- Assigned task: Would you return, word for word, the lines of the data below from the line with "- $mux 2 | 2" through the line with "No wires, ideal clock.", and no others?
____ Study material
<file path="src/rtl/core/double_mod_prefix_hash_engine_top_macros.svh">
// ----------------------------------------------------------------------------
// Assertion macros for the double-modulus prefix hash engine
// Both expect clk and rst_n in scope; checks are off while in reset.
// ----------------------------------------------------------------------------
`ifndef DOUBLE_MOD_PREFIX_HASH_ENGINE_TOP_MACROS_SVH
`define DOUBLE_MOD_PREFIX_HASH_ENGINE_TOP_MACROS_SVH

// consequent checked in the same cycle as the antecedent
`define DMPH_ASSERT_SAME(name, ante, cons, msg) \
  name: assert property (@(posedge clk) disable iff (!rst_n) (ante) |-> (cons)) \
    else $error(msg);

// consequent checked in the cycle after the antecedent
`define DMPH_ASSERT_NEXT(name, ante, cons, msg) \
  name: assert property (@(posedge clk) disable iff (!rst_n) (ante) |=> (cons)) \
    else $error(msg);

`endif

</file>
<file path="src/rtl/core/dmph_pkg.sv">
// ----------------------------------------------------------------------------
// dmph_pkg
// Shared widths, codes and controller/datapath interface types.
// ----------------------------------------------------------------------------
`default_nettype none

package dmph_pkg;

  localparam int HASH_W      = 30;
  localparam int PROD_W      = 2 * HASH_W;
  localparam int REQ_W       = 2;
  localparam int CHAR_W      = 8;
  localparam int STAT_W      = 2;
  localparam int CFG_DW      = 32;
  localparam int CFG_AW      = 4;
  localparam int MAX_LEN_DEF = 4096;

  localparam logic [HASH_W-1:0] MOD_A_RST  = HASH_W'(127657753);
  localparam logic [HASH_W-1:0] MOD_B_RST  = HASH_W'(987654319);
  localparam logic [HASH_W-1:0] BASE_A_RST = HASH_W'(137);
  localparam logic [HASH_W-1:0] BASE_B_RST = HASH_W'(277);

  // request kinds
  localparam logic [REQ_W-1:0] REQ_APPEND = 2'd0;
  localparam logic [REQ_W-1:0] REQ_QUERY  = 2'd1;
  localparam logic [REQ_W-1:0] REQ_CLEAR  = 2'd2;

  // result status
  localparam logic [STAT_W-1:0] ST_OK    = 2'd0;
  localparam logic [STAT_W-1:0] ST_RANGE = 2'd1;
  localparam logic [STAT_W-1:0] ST_FULL  = 2'd2;

  // register indexes
  localparam logic [1:0] REG_MOD_A  = 2'd0;
  localparam logic [1:0] REG_MOD_B  = 2'd1;
  localparam logic [1:0] REG_BASE_A = 2'd2;
  localparam logic [1:0] REG_BASE_B = 2'd3;

  // table read address select
  localparam logic [1:0] RD_APPEND = 2'd0;
  localparam logic [1:0] RD_QHI    = 2'd1;
  localparam logic [1:0] RD_QLO    = 2'd2;

  typedef struct packed {
    logic              item_load;
    logic              len_clr;
    logic              len_inc;
    logic              rd_en;
    logic [1:0]        rd_sel;
    logic              lat_hi;
    logic              mul_en;
    logic              mul_app;
    logic              red_start;
    logic              wr_en;
    logic              res_load;
    logic              res_hash;
    logic [STAT_W-1:0] res_status;
  } dmph_cmd_t;

  typedef struct packed {
    logic [REQ_W-1:0] req;
    logic             full;
    logic             range_ok;
    logic             red_busy;
  } dmph_sts_t;

endpackage

`default_nettype wire

</file>
<file path="src/rtl/core/dmph_ctrl.sv">
// ----------------------------------------------------------------------------
// dmph_ctrl
// Sequencer for append, query and clear; owns the handshakes.
// ----------------------------------------------------------------------------
`default_nettype none

module dmph_ctrl (
  input  wire logic                clk,
  input  wire logic                rst_n,
  input  wire logic                in_tvalid,
  output logic                     in_tready,
  output logic                     out_tvalid,
  input  wire logic                out_tready,
  input  wire dmph_pkg::dmph_sts_t sts,
  output dmph_pkg::dmph_cmd_t      cmd
);
  import dmph_pkg::*;

  localparam logic [3:0] S_IDLE  = 4'd0;
  localparam logic [3:0] S_DEC   = 4'd1;
  localparam logic [3:0] S_A_RD  = 4'd2;
  localparam logic [3:0] S_A_MUL = 4'd3;
  localparam logic [3:0] S_Q_HI  = 4'd4;
  localparam logic [3:0] S_Q_LO  = 4'd5;
  localparam logic [3:0] S_Q_MUL = 4'd6;
  localparam logic [3:0] S_GO    = 4'd7;
  localparam logic [3:0] S_RED   = 4'd8;
  localparam logic [3:0] S_A_WR  = 4'd9;
  localparam logic [3:0] S_FIN   = 4'd10;

  logic [3:0]        state_r, state_nxt;
  logic              out_valid_r, out_valid_nxt;
  logic [STAT_W-1:0] res_st_r, res_st_nxt;
  logic              res_hash_r, res_hash_nxt;

  always_comb begin
    cmd           = '0;
    state_nxt     = state_r;
    res_st_nxt    = res_st_r;
    res_hash_nxt  = res_hash_r;
    out_valid_nxt = out_valid_r;
    if (out_valid_r && out_tready) begin
      out_valid_nxt = 1'b0;
    end
    unique case (state_r)
      S_IDLE: begin
        if (in_tvalid) begin
          cmd.item_load = 1'b1;
          state_nxt     = S_DEC;
        end
      end
      S_DEC: begin
        res_hash_nxt = 1'b0;
        res_st_nxt   = ST_OK;
        state_nxt    = S_FIN;
        unique case (sts.req)
          REQ_APPEND: begin
            if (sts.full) begin
              res_st_nxt = ST_FULL;
            end else begin
              state_nxt = S_A_RD;
            end
          end
          REQ_QUERY: begin
            if (!sts.range_ok) begin
              res_st_nxt = ST_RANGE;
            end else begin
              res_hash_nxt = 1'b1;
              state_nxt    = S_Q_HI;
            end
          end
          REQ_CLEAR: cmd.len_clr = 1'b1;
          default: ;
        endcase
      end
      S_A_RD: begin
        cmd.rd_en  = 1'b1;
        cmd.rd_sel = RD_APPEND;
        state_nxt  = S_A_MUL;
      end
      S_A_MUL: begin
        cmd.mul_en  = 1'b1;
        cmd.mul_app = 1'b1;
        state_nxt   = S_GO;
      end
      S_Q_HI: begin
        cmd.rd_en  = 1'b1;
        cmd.rd_sel = RD_QHI;
        state_nxt  = S_Q_LO;
      end
      S_Q_LO: begin
        cmd.rd_en  = 1'b1;
        cmd.rd_sel = RD_QLO;
        cmd.lat_hi = 1'b1;
        state_nxt  = S_Q_MUL;
      end
      S_Q_MUL: begin
        cmd.mul_en = 1'b1;
        state_nxt  = S_GO;
      end
      S_GO: begin
        cmd.red_start = 1'b1;
        state_nxt     = S_RED;
      end
      S_RED: begin
        if (!sts.red_busy) begin
          state_nxt = (sts.req == REQ_APPEND) ? S_A_WR : S_FIN;
        end
      end
      S_A_WR: begin
        cmd.wr_en   = 1'b1;
        cmd.len_inc = 1'b1;
        state_nxt   = S_FIN;
      end
      S_FIN: begin
        // hold here until the output register is free
        if (!out_valid_r || out_tready) begin
          cmd.res_load   = 1'b1;
          cmd.res_status = res_st_r;
          cmd.res_hash   = res_hash_r;
          out_valid_nxt  = 1'b1;
          state_nxt      = S_IDLE;
        end
      end
      default: state_nxt = S_IDLE;
    endcase
  end

  always_ff @(posedge clk) begin
    if (!rst_n) begin
      state_r     <= S_IDLE;
      out_valid_r <= 1'b0;
    end else begin
      state_r     <= state_nxt;
      out_valid_r <= out_valid_nxt;
    end
  end

  always_ff @(posedge clk) begin
    res_st_r   <= res_st_nxt;
    res_hash_r <= res_hash_nxt;
  end

  assign in_tready  = (state_r == S_IDLE);
  assign out_tvalid = out_valid_r;

endmodule

`default_nettype wire

</file>
<file path="config.mk">
export PLATFORM = sky130hd
export DESIGN_NAME = dmph_ctrl
export DESIGN_NICKNAME = d
export VERILOG_FILES = /design/src/rtl/core/double_mod_prefix_hash_engine_top_macros.svh /design/src/rtl/core/dmph_pkg.sv /design/src/rtl/core/dmph_ctrl.sv
export SDC_FILE = /design/constraint.sdc
export NUM_CORES = 1
export LEC_CHECK = 0
export BUFFER_PORTS_ARGS = -buffer_cell sky130_fd_sc_hd__clkbuf_2
export CAP_MARGIN = 20
export CORE_MARGIN = 2
export CORE_UTILIZATION = 45
export CTS_CLUSTER_SIZE = 25
export DETAILED_ROUTE_END_ITERATION = 7
export PLACE_DENSITY_LB_ADDON = 0.12
export SLEW_MARGIN = 20
export SYNTH_ARGS = -nofsm -noshare
export SYNTH_HDL_FRONTEND = slang
export SYNTH_SLANG_ARGS = --single-unit
</file>
<file path="constraint.sdc">
create_clock -name clk -period 1.5 [get_ports clk]
set_clock_uncertainty 0.2 [all_clocks]
set_input_delay 0.15 -clock clk [delete_from_list [all_inputs] [get_ports clk]]
set_output_delay 0.15 -clock clk [all_outputs]
set_load 0.01 [all_outputs]
</file>
* Word level (Yosys, flattened, before mapping)
Cells that the tools add are included.
Word-level totals: flip-flop bits (word level) 8, output and inout bits 17, word-level logic and storage cells 53
Operators by class: equality and inequality tests 15, muxes and demuxes 27, reduce and logical (&&, ||, !) cells 7
Operators with widths (number):
- $pmux 4 s10 | 1
- $mux 4 | 7
- $eq 4x3->1 const B | 4
- $mux 1 | 14
- $eq 4x4->1 const B | 3
- $pmux 3 s3 | 1
- $eq 4x2->1 const B | 2
- $pmux 4 s2 | 1
- $ne 2x2->1 const B | 3
- $eq 4x1->1 const B | 1
- $logic_not 4->1 | 1
- $mux 2 | 2
- $pmux 2 s2 | 1
- $reduce_and 3->1 | 1
- $eq 2x1->1 const B | 1
- $eq 2x2->1 const B | 1
- $logic_not 2->1 | 1
- $reduce_or 2->1 | 1
- $logic_and 1x1->1 | 1
- $logic_not 1->1 | 1
- $logic_or 1x1->1 | 1

* Depth between registers and ports, before layout
word-level depth 4, gate-level depth with buffers 5, gate-level depth less buffers 4

* Worst setup path after synthesis
No wires, ideal clock.
path kind register to output, start register state_r[3], end output cmd[12] (netlist name), data arrival time 1299 ps, data required time 1150 ps, slack -149 ps, stages on the path, launching flop included 5, buffers on the path 3, path through dfxtp_1 -> buf_2 -> clkbuf_1 -> nor3b_1 -> buf_4
RTL lines:
- from (decl) | RTL line dmph_ctrl.sv:31 | logic [3:0] state_r, state_nxt;
- from (signal assigned) | RTL line dmph_ctrl.sv:134 | state_r <= state_nxt;
- to (decl) | RTL line dmph_ctrl.sv:15 | output dmph_pkg::dmph_cmd_t cmd

==> metrics.cfg <==
[placed_design]
dp.cells=117
port_buffers=25
dpl.hpwl_mm=1.14
gp_congestion=0.801
dpl_cell_area_um2=807

[layout]
nNetsFinal=125
multi_input_area_um2=454
fillers=75
syn_to_final_growth_pct=73.7
regArea_um2=203
antenna_cells=0
final_cells=130
post-route-util=0.825
drive_above_1_share=0.609
fin_area_um2=1050

[grt]
antenna_found_initial=0
grt_pass1_wl_mm=2.54
grt_overflow_total=0
grt_max_degree=12
grt_usage=0.241
grt_pass1_vias=598

[cts]
cts_tree=yes
root_buffer=clkbuf_4
htreeDepth=1
numCtsBuffers=3
clk_path_buf_depth=2
insertion_delay_ns=0.26
clk_pin_slew_ns=0.06
cts.sinks=8

[drt]
num_vias=734
top_layer_used=met4
antenna_left=0
drt-initial-drc-count=14
finalWirelength_mm=1.92
drc_errors=0
wl_met2_mm=1.02
met1Wirelength_um=779
firstDrtPassIters=4
wire_per_inst_um=14.8
viasPerCell=5.65
met3RoutedLength_um=68

[worst_setup_path]
critPathKind=flip-flop to output port
startpoint_type=flip-flop
cpPeakStageDelay_ns=0.37
worstPathCellList=and4bb_1, and2b_2, and2_4, buf_6
cp_top_family=simple AND/OR/NAND/NOR gates
critPathRequiredTime_ns=1.15
cp_slowest_cell=dfxtp_4
worstPathArrival_ns=1.34
crit_buf_inv=1
cp_max_fo=6
end_kind=output port

[sta]
fmax_mhz=593
rsz0062_at_grt=yes
setup_viol=16
tightest_slew_ns=0.392
fin_hold_ws_ns=0.00797
fin_crit_ns=1.69
min_period_over_period=1.12
max_slew_margin=0.735
slew_violations=0
fin_ws_ns=-0.187
hold_viol=0

[logic_synthesis]
synth_top_area_share=0.166
syn-num-nets=81
synth_area_leaders=dfxtp_1 17%, edfxtp_1 15%, nor3b_1 6.2%
syn_avg_cell_area_um2=8.38
ys_seq_area_frac=0.315
synth_cells=72
syn-cell-area_um2=603
synth_area_leader_cell=dfxtp_1
ys_warn_count=0
synthArstFlopShare=0
synth_edf_count=3
ys.flop_type=dfxtp_1
ys_ff_latch=8
ys_types=34

[floorplan]
die_w_um=40.6
start_util=0.475
rows=13
die_area_um2=1650
die_y_um=40.6
io_pins=26
core_area_um2=1270

[min_path]
hp-class=primary input to flip-flop

[status]
violations=setup timing
status=complete, but fails checks

[power]
peakVddDrop_uv=1260
p_per_area_nw_per_um2=1690
leakage_nw=0.501

[job]
maxCapViolations=0

[worst reg2reg max path, cell delays in order, from the launching register on]
cell and delay (ns):
dfxtp_4 0.36, buf_6 0.12, or4_1 0.49, nor2_1 0.14, o2111a_1 0.18
[flip-flops by register name (all words and copies together) (netlist names)]
name,count
res_hash_r,1
out_tvalid,1
res_st_r,2
state_r,4
[final timing paths]
| path | startpoint | end | slack, ns | cells after the start |
|---|---|---|---|---|
| hold reg to reg | state_r[3]$_SDFFE_PN0P_ | state_r[2]$_SDFFE_PN0P_ | 0.51 | 2 |
| hold / removal | sts[1] | res_st_r[0]$_DFFE_PP_ | 0.008 | 2 |
| setup reg to reg | state_r[1]$_SDFFE_PN0P_ | state_r[0]$_SDFFE_PN0P_ | -0.04 | 4 |
| setup / recovery | state_r[0]$_SDFFE_PN0P_ | cmd[2] | -0.19 | 4 |
[cells by family after synthesis]
| kind of cell | count (synthesis) | synth area share |
|---|---|---|
| buf+inv | 9 | 0.0892 |
| simple gates | 38 | 0.392 |
| compound gates | 15 | 0.172 |
| mux | 1 | 0.0166 |
| xor+xnor | 1 | 0.0145 |
| flops | 8 | 0.315 |
[layout by cell type, fill, tap and decap left out, drive strengths merged]
master	Yosys	final
buf	7	35
clkbuf	1	15
nand2b	5	5
nor2	5	5
o21ai	5	5
nor3b	5	5
dfxtp	5	5
and2	4	4
nand2	4	4
nor3	4	4
edfxtp	3	3
nand3	2	2
and3b	2	2
a21oi	2	2
nor2b	2	2
xnor2	1	1
nor4	1	1
mux2i	1	1
and4bb	1	1
and2b	1	1
inv	1	1
o21a	1	1
o31ai	1	1
a21o	1	1
nor4b	1	1
a221oi	1	1
o311ai	1	1
or4	1	1
o2111a	1	1
a21boi	1	1
o311a	1	1
dlygate4sd3	0	1
[synthesized netlist by cell type (2+ instances only)]
master / n
a21oi_1: 2
and2_1: 4
and3b_1: 2
buf_2: 4
buf_4: 2
dfxtp_1: 5
edfxtp_1: 3
nand2_1: 4
nand2b_1: 5
nand3_1: 2
nor2_1: 5
nor2b_1: 2
nor3_1: 4
nor3b_1: 5
o21ai_1: 4
[repair_timing]
item | CTS | global route
pin swaps | 4 | 6
resized for setup | 15 | 35
hold buffers | 1 | 0
setup buffers | 4 | 4
setup endpoints to repair | 16 | 18
hold endpoints to repair | 2 | 0
[power breakdown]
group / switching (mW) / leakage, nW / internal, mW
registers: 0.0762 / 0.0720 / 0.326
logic: 0.547 / 0.414 / 0.634
clock network: 0.0796 / 0.0150 / 0.102
total: 0.703 / 0.500 / 1.06
[through the flow]
step,power (mW),TNS [ns],setup slack (ns)
after floorplan,0.875,-0.0118,-0.00852
after CTS,1.55,-1.25,-0.149
after global placement,1.17,0,0.0474
after detailed placement,1.18,0,0.0205
after global routing,1.88,-2.53,-0.254
final,1.77,-1.47,-0.187
[layout make-up]
cell class                 instances  area share
clock buffer                       4      0.0251
sequential                         8       0.194
timing repair buffer              47       0.326
inverter                           1     0.00358
multi-input combinational         55       0.434
tap                               15      0.0179
[per-layer routing]
layer	vias to the layer above	global-route usage
met4	0	0.133
met3	6	0.0652
met5	-	0
met2	24	0.401
li1	347	-
met1	357	0.277
Power figures use the tool's default switching activity.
________
- Output for this task:
- $mux 2 | 2
- $pmux 2 s2 | 1
- $reduce_and 3->1 | 1
- $eq 2x1->1 const B | 1
- $eq 2x2->1 const B | 1
- $logic_not 2->1 | 1
- $reduce_or 2->1 | 1
- $logic_and 1x1->1 | 1
- $logic_not 1->1 | 1
- $logic_or 1x1->1 | 1

* Depth between registers and ports, before layout
word-level depth 4, gate-level depth with buffers 5, gate-level depth less buffers 4

* Worst setup path after synthesis
No wires, ideal clock.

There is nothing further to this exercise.